In our patient, the diagnosis of everolimus-induced COP in a patient with metastatic insulinoma can be inferred: patient did not experience dyspnea and hypoxemia prior to the administration of everolimus; patient’s CT scan did not demonstrate a pattern of COP prior to the administration; patient’s symptoms and CT scan improved with a corticosteroids that combat against a speculative pathophysiology of COP, which is an inflammatory changes to bronchioles and surrounding tissue; and, there are other reports suggestive of an association of everolimus and COP as discussed above. According to the Naranjo probability scale, the association between everolimus and COP in a patient with metastatic insulinoma was a score of 5, which suggests a probable association.

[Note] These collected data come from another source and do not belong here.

$ cat src/srmc_pkg.sv
// srmc_pkg: shared types, constants and a helper function for the stepper ramp controller.
// Used by srmc_div and stepper_ramp_controller; depends on nothing else.
package srmc_pkg;

  // Transfer payloads
  typedef struct packed {
    logic               func;
    logic signed [15:0] step_count;
    logic [31:0]        now_us;
  } in_item_t;

  typedef struct packed {
    logic [3:0]  coil_pattern;
    logic        stepped;
    logic [15:0] steps_remaining;
    logic [11:0] position;
  } out_item_t;

  // Configuration register indexes
  localparam logic [1:0] CFG_STEPS_PER_REV = 2'd0;
  localparam logic [1:0] CFG_SPEED_RPM     = 2'd1;
  localparam logic [1:0] CFG_FOUR_WIRE     = 2'd2;

  localparam logic [12:0] RST_STEPS_PER_REV = 13'd200;
  localparam logic [9:0]  RST_SPEED_RPM     = 10'd60;

  // Command codes
  localparam logic FUNC_MOVE = 1'b0;

  // Divider geometry: 26-bit dividend (60e6 fits), 13-bit divisor, 2 bits per cycle
  localparam int DIV_W     = 26;
  localparam int DIVISOR_W = 13;
  localparam int DIV_ITER  = DIV_W / 2;
  localparam int DIV_CNT_W = $clog2(DIV_ITER);

  typedef struct packed {
    logic                 start;
    logic [DIV_W-1:0]     dividend;
    logic [DIVISOR_W-1:0] divisor;
  } div_req_t;

  typedef struct packed {
    logic             done;
    logic [DIV_W-1:0] quotient;
  } div_rsp_t;

  // Ramp constants
  localparam logic [DIV_W-1:0] US_PER_MIN  = 26'd60000000;
  localparam logic [15:0]      SMALL_STEPS = 16'd300;
  localparam logic [12:0]      RAMP_BASE   = 13'd4;
  // x/100 == (x*5243) >> 19 exactly for x < 43690
  localparam logic [12:0]      RECIP_100   = 13'd5243;
  localparam int               RECIP_SHIFT = 19;

  typedef enum logic [2:0] {
    ST_IDLE,
    ST_CMD,
    ST_SPD,
    ST_DIV1,
    ST_DIV2,
    ST_STEP,
    ST_FIN
  } state_e;

  // Coil drive for a phase; 2-wire: 2,3,1,0 and 4-wire: 5,6,10,9
  function automatic logic [3:0] coil_pattern_f(input logic four_wire, input logic [1:0] phase);
    logic [3:0] pat;
    pat = 4'd0;
    if (four_wire) begin
      unique case (phase)
        2'd0: pat = 4'd5;
        2'd1: pat = 4'd6;
        2'd2: pat = 4'd10;
        2'd3: pat = 4'd9;
      endcase
    end else begin
      unique case (phase)
        2'd0: pat = 4'd2;
        2'd1: pat = 4'd3;
        2'd2: pat = 4'd1;
        2'd3: pat = 4'd0;
      endcase
    end
    return pat;
  endfunction

endpackage
## src/design/btpc_pkg.sv

```systemverilog
// shared types and constants of the barometric temperature and pressure compensation block
package btpc_pkg;

    localparam int ADC_W = 20;   // raw converter reading width
    localparam int MULB_W = 17;  // signed coefficient operand of the 64x16 multiplier
    localparam int DIV_STEPS = 64;  // one quotient bit per divider stage

    // configuration register indexes
    localparam logic [7:0] CFG_IDX_TEMP_CAL = 8'd0;
    localparam logic [7:0] CFG_IDX_PRESS_LO = 8'd1;
    localparam logic [7:0] CFG_IDX_PRESS_HI = 8'd2;
    localparam logic [7:0] CFG_IDX_P9 = 8'd3;

    // arithmetic constants
    localparam int C_T_OFFSET = 128000;
    localparam int C_PRESS_BASE = 1048576;
    localparam int C_PRESS_SCALE = 3125;
    localparam int C_T_ROUND = 128;
    localparam int C_SH_BIAS = 47;
    localparam int C_SH_DEN = 33;
    localparam int C_SH_P4 = 35;
    localparam int C_SH_P5 = 17;
    localparam int C_SH_P2 = 12;
    localparam int C_SH_P3 = 8;
    localparam int C_SH_NUM = 31;
    localparam int C_SH_H = 13;
    localparam int C_SH_X1 = 25;
    localparam int C_SH_X2 = 19;
    localparam int C_SH_PF = 8;
    localparam int C_SH_P7 = 4;
    localparam int C_SH_V1 = 11;
    localparam int C_SH_V2 = 14;
    localparam int C_SH_TC = 8;

    // temperature results riding along the pressure path
    typedef struct packed {
        logic [31:0] tc;
        logic [31:0] tf;
        logic        dz;
    } t_side;

    // one finished result
    typedef struct packed {
        logic [31:0] press;
        logic [31:0] tf;
        logic [31:0] tc;
        logic        dz;
    } t_result;

endpackage

```

## src/design/btpc_mul64x16.sv

```systemverilog
// two-stage low-64-bit product of a 64-bit word and a signed 17-bit coefficient
module btpc_mul64x16
    import btpc_pkg::*;
(
    input  logic                     i_clk,
    input  logic                     i_en,
    input  logic [63:0]              i_a,
    input  logic signed [MULB_W-1:0] i_b,
    output logic [63:0]              o_p
);

    logic signed [MULB_W+32:0] w_lo;
    logic signed [MULB_W+31:0] w_hi;
    logic signed [MULB_W+32:0] r_lo;
    logic        [31:0]        r_hi;
    logic        [63:0]        r_p;

    // low half as unsigned, high half only matters modulo 2^32
    assign w_lo = $signed({1'b0, i_a[31:0]}) * i_b;
    assign w_hi = $signed(i_a[63:32]) * i_b;

    always_ff @(posedge i_clk) begin
        if (i_en) begin
            r_lo <= w_lo;
            r_hi <= w_hi[31:0];
            r_p  <= 64'(r_lo) + {r_hi, 32'b0};
        end
    end

    assign o_p = r_p;

endmodule

```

Insulinoma is a rare cause of a common presentation of hypoglycemia. Although insulinomas, when detected, have a favorable mortality rate after a surgical removal, there are some patients who present with inoperable disease. In our patient, everolimus is a valid treatment option for metastatic insulinoma demonstrated by decreased numbers of emergency room visits and decreased episodes of hypoglycemia. Although the incidence of insulinomas and pulmonary complications are rare, the medical community should be aware of fatal complications and treatments of rare diseases. While pulmonary complications have been cited as reasons for discontinuation of everolimus therapy (34), our case report highlights the use of steroids as a viable therapeutic strategy that allows successful therapy with everolimus to be continued.

In conclusion, prednisone administration is a viable treatment option for cryptogenic organizing pneumonia which was most likely caused by the administration of everolimus for the treatment of metastatic insulinoma.